去看黄河
周末,想去黄河边走一走,看黄河有没有开河,还有没有流凌,迁徙的天鹅来了没,顺带出去散散心,看看风景。
正赶上降温,风大冷冽,刮得脸生疼。从小白河的景观路,朝着黄河前行。我们轻装简行,眼前是平坦开阔,两耳是呼呼的风声,虽然惊蛰已过,但野外的开阔地无遮无拦,异常的清冷,青蓝的天,没有一丝的云,与辽阔的大地相呼应,没有一点堵拦,一眼望到达旗境地,白烟如印章,印在天际。
不出来不知道,一出来吓一跳。路边一条芦苇沟里,白雪居然还没化,蜿蜒曲折,卧在沟底,像银蛇舞动,看不到头和尾。想到贺铸的“一川烟草,满城飞絮,梅子黄时雨”,化用一下,一川白雪,满眼芦苇,春风料峭只打嘴。满沟芦苇黄,沟底清雪白,两相映衬,冷暖相融,素雅而洁净。
在景观大道的斜坡上,有一颗巨大的枯黑的沙蓬草,就像一朵绽放的荷花,被风吹歪亮出了根,孩子顺着坡慢慢下去,把那一棵大沙蓬轻轻的拔起,然后拖着那个大沙蓬顶着风走,一个人轻身飒利的走,风顶住尚且困难,更何况还拖了那么一大棵沙蓬草,所以他费气把力,一会儿推着走,一会儿拉着就走,还是落在了最后。一队飙车的年轻后生,踩彻油门,呼啸而过,挣命跑,摩托车的速度堪与风比。

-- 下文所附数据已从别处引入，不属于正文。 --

$ cat /design/flow/config.mk
export PLATFORM = sky130hd
export DESIGN_NAME = dt1_WB_stage
export DESIGN_NICKNAME = dt1_WB_stage
export VERILOG_FILES = /design/flow/design.v
export SDC_FILE = /design/flow/constraint.sdc
export NUM_CORES = 4
export LEC_CHECK = 1
export CORE_AREA = 10 10 78 78
export DIE_AREA = 0 0 88 88
$ cat /design/flow/constraint.sdc
current_design dt1_WB_stage

set clk_period 1.0
set clk_io_pct 0.2

create_clock -name clk0 -period $clk_period

set non_clock_inputs [all_inputs -no_clocks]
set_input_delay [expr $clk_period * $clk_io_pct] -clock clk0 $non_clock_inputs
set_output_delay [expr $clk_period * $clk_io_pct] -clock clk0 [all_outputs]
$ cat /design/flow/design.v
module dt1_WB_stage(
	input  [1:0]  ResultSrcW,
	input  [31:0] ALUResultW, ReadDataW, PCPlus4W,
	output [31:0] ResultW
);
	assign ResultW = ResultSrcW[1] ? PCPlus4W : (ResultSrcW[0] ? ReadDataW : ALUResultW);
endmodule
$ cat /design/flow/run.sh
#!/bin/bash
# OpenROAD 26Q1-2900-gdf79404cd8, Yosys 0.63+post, stock flow scripts
make -C /OpenROAD-flow-scripts/flow DESIGN_CONFIG=/design/flow/config.mk WORK_HOME=/design/flow/orfs finish
==> impl_metrics.yaml <==
# generated from flow reports
route:
  drc_errors: 0
  vias: 1175
  vias_per_cell: 4.14
  routed_wl_mm: 4.33
  ant_nets: 0
  dr.pass1.iters: 3
  drt_iter0_drc: 10
  antennaDiodeCount: 0
  post_drt_wl_per_cell_um: 15.2
yosys:
  ys_warn_count: 0
  ys_area_um2: 714
  syn-cell-area_um2: 714
  ys_sh_xor: 0
  top_logic_kind: "multiplexers"
  synth-compound-area-share: 0.235
  ys_sh_simple: 0.168
  muxShareOfSynthArea: 0.448
  synthCells: 107
  ys_sh_adder: 0
  ys_cells: 107
  ys_types: 8
  ys_seq_share: 0
  synth_area_per_cell_um2: 6.68
pwr:
  powerDensity_nw_per_um2: 358
  power_leakage_nw: 1.01
  ir_drop_uv: 124
  power_mw: 0.676
global_routing:
  grt_pass1_vias: 1246
  met1_usage: 0.123
  grt.busiest_layer: "met2"
  grt_use_met2: 0.180
  gr-usage-met3: 0.0384
  antenna_found_initial: 0
  grt_pass1_wl_mm: 6.44
  grt_usage: 0.102
  grt_max_degree: 35
  grt-ovfl-total: 0
final_timing:
  fin_ws_ps: -77.7
  fmax_mhz: 928
  rsz0062_at_grt: "true"
  final.min_clock_period_ps: 1080
  finalHoldViolations: 0
  finalSetupViolations: 32
  relSlewSlack: 0.887
  tightest_slew_ps: 166
  finalCritPeriodShare: 1.08
  slew_viol_final: 0
  timing.setup.tns_ps: -888
final_layout:
  clockBufferCount: 0
  syn2layout_area_growth_pct: 164
  regArea_um2: 0
  fillers: 488
  logic_area_um2: 656
  ff_count: 0
  drive_gt1_frac: 0.216
setup_path:
  critPathKind: "primary input to primary output"
  end_kind: "primary output"
  cp.arrival_ps: 880
  critPathMaxFanout: 8
  cp-start-kind: "primary input"
  worstPathRequired_ps: 800
floorplanning:
  dieArea_um2: 7740
  core_um2: 4410
  die_x_um: 88
  row_count: 24
  fp_util: 0.162
  die_h_um: 88
  io_pins: 130
worst_hold_path:
  whs_path_depth: 4
  min_path_type: "primary input to primary output"
placement:
  dp.final_hpwl_mm: 3.68
  numPortBuffers: 130
  gp_congestion: 0.771
  dp_slack_ps: -572
flow_run:
  warning_count: 34
  cap_violations: 0
run_status:
  outcome: "finished with violations"
  violations: "setup timing"
[what timing repair did]
| action | CTS | global route |
|---|---|---|
| hold buffers | 0 | 0 |
| buffers inserted | 0 | 0 |
| endpoints found under the setup margin | 32 | 32 |
| gates resized | 198 | 11 |
| pin swaps | 32 | 27 |
| gates cloned | 2 | 0 |
[critical path: stages]
cell	delay, ps
buf_12	120
buf_12	150
mux2i_4	180
o21ai_2	120
buf_2	110
[routing by layer]
| layer | part of all wire | vias up |
|---|---|---|
| met5 | 0 | - |
| met4 | 0 | 0 |
| met3 | 0.11 | 0 |
| met2 | 0.47 | 68 |
| met1 | 0.42 | 479 |
| li1 | - | 628 |
[report_power, final]
group	internal, mW	leakage (nW)	total, mW	switching (mW)
Clock	0	0	0	0
Sequential	0	0	0	0
Combinational	0.448	1.01	0.676	0.229
[cell usage after synthesis, drive strengths merged]
cell type  number  area [um^2]
nand2          32          120
buf            11          106
mux2i          32          320
o21ai          32          168
[through the flow]
stage,utilization,std cells,instance area [um^2],hold slack [ps]
final,0.428,284,1890,690
after global placement,0.463,282,2040,1210
after detailed placement,0.463,282,2040,1210
after global routing,0.428,284,1890,735
after CTS,0.416,284,1840,779
after floorplan,-,107,714,456
[placed cells by master (no fill, tap or decap)]
| master | synthesis | layout |
|---|---|---|
| buf_16 | 0 | 2 |
| dlygate4sd2_1 | 0 | 93 |
| mux2i_4 | 0 | 2 |
| dlymetal6s2s_1 | 0 | 1 |
| mux2i_2 | 0 | 6 |
| buf_12 | 3 | 5 |
| o21ai_2 | 2 | 2 |
| mux2i_1 | 32 | 24 |
| clkdlybuf4s50_1 | 0 | 2 |
| o21ai_1 | 28 | 30 |
| nand2_1 | 32 | 32 |
| buf_2 | 7 | 33 |
[area by class of cell]
cell class         instances  area share
well taps                 52      0.0345
repair buffers           136       0.618
multi-input cells         96       0.347
[final timing paths]
| kind | endpoint | slack, ps | from |
|---|---|---|---|
| worst max-delay path | ResultW[7] | -80 | ResultSrcW[0] |
| worst min-delay path | ResultW[22] | 690 | PCPlus4W[22] |
[logic make-up after synthesis]
kind of cell | after synthesis
AND-OR/OR-AND | 32
buffers and inverters | 11
multiplexers | 32
AND/OR/NAND/NOR | 32
Power is estimated from default activity; no workload was simulated.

下了景观大道。就下到了黄河湿地,枯黄的芦苇铺展着,荡漾着,一望无际,就像枯黄的海洋,波浪翻滚,起伏有致。一洼一洼的碧蓝在期间点缀,有的还蒙着薄冰,有的泛着粼粼的涟漪,这些积水随处可见,隐藏在芦苇里,就像这一大片芦苇丛的眼睛,清澈明亮,充满灵气。这些就是湿地,黄河水涨,他们就是黄泛区,又是黄河的一个缓冲地。平常,这里就是鸟鹊栖息的芦苇荡,芦苇如海,一片枯黄,也是温暖而大气。

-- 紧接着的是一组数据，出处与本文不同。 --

==> ./design.v <==
module dt1_DM_stage(
	input  clk,rst,
	input 	   	    RegWriteM,
	input  [1:0] 	ResultSrcM,
	input  [2:0] 	LoadSizeM,
	input  [31:0] 	ALUResultM, PCPlus4M,
	input  [4:0]  	RdM,
	input  [31:0] 	ReadDataMTick,
	output  		RegWriteW,
	output  [4:0] 	RdW,
	output  [1:0] 	ResultSrcW,
	output  [31:0] ALUResultW, ReadDataW, PCPlus4W
);
	wire [31:0] ReadDataM;
	always@(*) begin
		case (LoadSizeM)
			3'b000:	ReadDataM = ReadDataMTick;
			3'b001:	case(ALUResultM[1:0])
					2'b00: ReadDataM = { {24{ReadDataMTick[7]}}, ReadDataMTick[7:0] };
					2'b01: ReadDataM = { {24{ReadDataMTick[15]}}, ReadDataMTick[15:8] };
					2'b10: ReadDataM = { {24{ReadDataMTick[23]}}, ReadDataMTick[23:16] };
					2'b11: ReadDataM = { {24{ReadDataMTick[31]}}, ReadDataMTick[31:24] };
				endcase
			3'b010:	case(ALUResultM[1:0])
					2'b00: ReadDataM = { {24{1'b0}},ReadDataMTick[7:0] };
					2'b01: ReadDataM = { {24{1'b0}},ReadDataMTick[15:8] };
					2'b10: ReadDataM = { {24{1'b0}},ReadDataMTick[23:16] };
					2'b11: ReadDataM = { {24{1'b0}},ReadDataMTick[31:24] };
				endcase
			3'b011: case(ALUResultM[1])
					1'b0: ReadDataM = { {16{ReadDataMTick[15]}},ReadDataMTick[15:0] };
					1'b1: ReadDataM = { {16{ReadDataMTick[31]}},ReadDataMTick[31:16] };
				endcase
			3'b100: case(ALUResultM[1])
					1'b0: ReadDataM = { {16{1'b0}},ReadDataMTick[15:0] };
					1'b1: ReadDataM = { {16{1'b0}},ReadDataMTick[31:16] };
				endcase
			default:ReadDataM = 32'bxxxx_xxxx_xxxx_xxxx_xxxx_xxxx_xxxx_xxxx;
		endcase
	end
	always@(posedge clk) begin
		if(rst){ALUResultW, ReadDataW, PCPlus4W, RdW,RegWriteW, ResultSrcW} <= 0;
		else {ALUResultW, ReadDataW, PCPlus4W, RdW,RegWriteW, ResultSrcW} <= {ALUResultM, ReadDataM, PCPlus4M, RdM,RegWriteM, ResultSrcM};
	end
endmodule
==> ./run.sh <==
#!/bin/bash
# OpenROAD 26Q1-2900-gdf79404cd8, Yosys 0.63+post, stock flow scripts
make -C /OpenROAD-flow-scripts/flow DESIGN_CONFIG=/design/flow/config.mk WORK_HOME=/design/flow/orfs finish
==> ./config.mk <==
export PLATFORM = sky130hd
export DESIGN_NAME = dt1_DM_stage
export DESIGN_NICKNAME = dt1_DM_stage
export VERILOG_FILES = /design/flow/design.v
export SDC_FILE = /design/flow/constraint.sdc
export NUM_CORES = 4
export LEC_CHECK = 1
export CORE_UTILIZATION = 50
==> ./constraint.sdc <==
current_design dt1_DM_stage

set clk_period 4.9
set clk_io_pct 0.2

create_clock -name clk0 -period $clk_period [get_ports {clk}]

set non_clock_inputs [all_inputs -no_clocks]
set_input_delay [expr $clk_period * $clk_io_pct] -clock clk0 $non_clock_inputs
set_output_delay [expr $clk_period * $clk_io_pct] -clock clk0 [all_outputs]
==> results.ini <==
[yosys]
synth-main-ff-cell=dfxtp_1
edf_count=0
synth_adder_area_share_pct=0
yosys.area.top_type=dfxtp_1
avgSynthCellArea_um2=10.9
topCombFamilyByArea=simple AND/OR/NAND/NOR gates
xor_share_pct=0.741
syn-instance-count=325
yosys-stat-area_um2=3550
synthDistinctLibCells=33
synthAoiAreaFrac_pct=8.78
top_cell_area_share_pct=58.7
yosysCellCount=325
ys_sh_simple_pct=20.3
synth_async_sr_flop_share_pct=0
synth.area.mux_share_pct=7.58
ys_seq_share_pct=58.7
synth.top_cells.by_area=dfxtp_1 (59%), nor2b_1 (14%), mux4_2 (3.8%)
ys_warn_count=15
netlist_area_um2=3550
ys.flops=104

[sta]
finalSetupTns_ps=0
drv_slew=0
whs_ps=1050
worst_pin_slew_ps=700
fin_crit_ps=3070
rsz0062_at_grt=no
relSlewSlack_pct=53.3
period_used_pct=62.6
hold_violations=0
setup_viol=0
fmax_mhz=326

[power]
vdd.ir_drop.worst_uv=262
seq_power_share_pct=52.6
intPower_mw=1.35
sw_frac_of_total_pct=22.3
p_per_area_nw_per_um2=295
pwr-share-clk_pct=29.9
power.leakage_nw=2.26
p_switching_mw=0.387
pwr-share-comb_pct=17.5

[setup_path]
slowest_delay_ps=700
path_depth=6
cp.required_ps=5140
cp_slowest_cell=clkdlybuf4s50_1
cp_num_buf_inv=2
start_kind=input port
cp-endpoint=ReadDataW[21]
arrival_ps=3310
cp_top_family=buffers and inverters
crit_chain=clkdlybuf4s50_1 > buf_4 > mux4_2 > and3_1 > nor2_8 > a21oi_1
crit_path_max_fanout=16
crit_type=in -> reg
cp-end-kind=flip-flop
critPathLaunch=ALUResultM[1]

[hold_path]
hold_class=in -> reg
hold_depth=2

[drt]
dr.pass1.iters=4
wl_mm=10.2
wire_per_inst_um=16.2
ant_nets=0
post-route-drc-count=0
avgViaCountPerCell=4.82
vias=3024
diodes=0
drt_iter0_markers=68

[global_routing]
grt_max_degree=72
grt_overflow=0
grt_pass1_vias=2908
antenna_found_initial=0
grt_usage_pct=28.3
grt_pass1_wl_mm=15.4

[floorplan]
core_area_um2=6830
core_util_floorplan_pct=51.9
ioPinCount=213
die_h_um=86.2
fp.dieW_um=86.2
die-area_um2=7430
placementRows=30

[place]
place_congestion=0.893
post-dp-hpwl_mm=7.36
port_buffers=212

[status]
outcome=finished, final reports clean

[clock_tree]
clk_pin_slew_worst_paths_ps=100
numCtsBuffers=9
postCtsSetupRepairBufs=0
cts_buffer_depth=2
cts_num_sinks=104
postCtsHoldBufs=0
cts_max_level=3
ctsResizeCount=0
clockRootBuffer=clkbuf_8
cts_tree=yes

[cells_and_area]
area_delta_synth_final_pct=65.5
lay_top_count=clkdlybuf4s50_1
final_cell_mix=clkdlybuf4s50_1 (211), dfxtp_1 (104), nor2b_1 (81)
drive_above_1_share_pct=5.45

[run]
warning_count=26
drv_cap=0

[registers in the layout (all words and copies together) (netlist names)]
name        count
RegWriteW       1
ResultSrcW      2
ALUResultW     32
RdW             5
ReadDataW      32
PCPlus4W       32
[worst min path at each step]
stage | startpoint | to | slack, ps
4_1_cts | rst | ReadDataW[28] | 1050
5_1_grt | rst | ReadDataW[28] | 1060
6_report | rst | ReadDataW[26] | 1050
[logic make-up after synthesis]
kind of cell | count (synthesis)
and+or+nand+nor | 125
buffers and inverters | 27
DFF | 104
muxes | 16
AOI/OAI and AO/OA | 50
xor gates and xnor gates | 3
[cell usage after synthesis, drive strengths merged, types with 3 or more instances]
library cell,number
dfxtp,104
nor2b,81
a21oi,26
nand2,18
buf,12
clkbuf,12
nor2,11
o21ai,9
a221o,8
mux4,8
nor3,8
mux2i,7
inv,3
[power by group through the flow]
stage	logic (mW)	clock network (mW)	registers, mW
finish	0.303	0.519	0.913
global route	0.326	0.564	0.918
CTS	0.305	0.529	0.914
[per-stage QoR]
stage	setup WS (ps)	std cells	area [µm²]	utilization, %	total power [mW]
floorplan	2580	325	3550	-	1.02
global route	1690	628	5870	86.0	1.81
finish	1830	628	5870	86.0	1.73
detailed placement	1460	612	5680	83.1	1.23
CTS	1840	628	5870	86.0	1.75
global placement	1540	612	5680	83.1	1.22
[layer usage]
layer / routed length, µm / GRT usage, %
met5: 0 / 0
met3: 1020 / 10.5
met4: 192 / 4.70
met2: 4840 / 45.1
met1: 4130 / 39.7
[area by class of cell]
class	instances	area, µm²
inverters	3	11.3
repair buffers	215	2140
multi-input cells	194	1330
flip-flops and latches	104	2080
clock inverters	6	65.1
well taps	96	120
clock buffers	10	128
fillers	368	960
Power figures rest on the tool's default switching activity, not on a simulated workload.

顺着芦苇荡的土路往前走,感觉自己就像在芦苇的森林里,两侧高大的芦苇,把路筑成一个长廊,矮矮的我走在这儿避风暖和,还很有诗意。我慢慢的走着,享受着这遮风挡寒的暖和,忽然看到,旁边的芦苇上长出了很多灰褐色的毛狗子,我站定在芦苇丛,拿出手机,想捕捉到这春天的气息,一根细长的芦苇上,长满了灰黑色的毛毛虫,左一个,右一个,分布匀称整齐,在风中摇曳,很难捕捉,拍的不够清晰。那些灰黑色的毛狗子,里面包裹着芦苇的嫩芽,给他穿上灰黑色的毛衣,就是怕这样忽然降温的天气,损了他娇嫩的生气,这是造物主的怜悯之举。

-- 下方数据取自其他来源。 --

==> ./run.sh <==
#!/bin/bash
# OpenROAD 26Q1-2900-gdf79404cd8, Yosys 0.63+post, stock flow scripts
make -C /OpenROAD-flow-scripts/flow DESIGN_CONFIG=/design/flow/config.mk WORK_HOME=/design/flow/orfs finish
==> ./config.mk <==
export PLATFORM = sky130hd
export DESIGN_NAME = UART
export DESIGN_NICKNAME = UART
export VERILOG_FILES = /design/flow/design.v
export SDC_FILE = /design/flow/constraint.sdc
export NUM_CORES = 4
export LEC_CHECK = 1
export CORE_UTILIZATION = 30
==> ./constraint.sdc <==
current_design UART

set clk_period 3.2
set clk_io_pct 0.2

create_clock -name clk0 -period $clk_period [get_ports {clk}]

set non_clock_inputs [all_inputs -no_clocks]
set_input_delay [expr $clk_period * $clk_io_pct] -clock clk0 $non_clock_inputs
set_output_delay [expr $clk_period * $clk_io_pct] -clock clk0 [all_outputs]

继续踩着土圪楞往前走,忽然感觉到,脚底的绵软而有弹力,春天啦,土壤醒了,有了活力,不像冬天踩上去有种硌脚的硬,果然,土壤不仅解冻了,而且微微润湿,充满了生命的气息。这就是土膏微润,冰皮始解的早春,黄河边的生命,在芦苇里萌动。
上坡下洼,踩冰踏泥,顺着芦苇长廊的小路,听着风声,候鸟婉转的鸣叫声,走到芦苇的尽头,断崖式的开阔,黄河展现在眼前。浑浊的河水,静静的流淌,水面上涌动着波纹,前赴后继。我们静静的站在这个狭小之地,看黄河缓缓向东流去,感受这份宁静,开阔、大气。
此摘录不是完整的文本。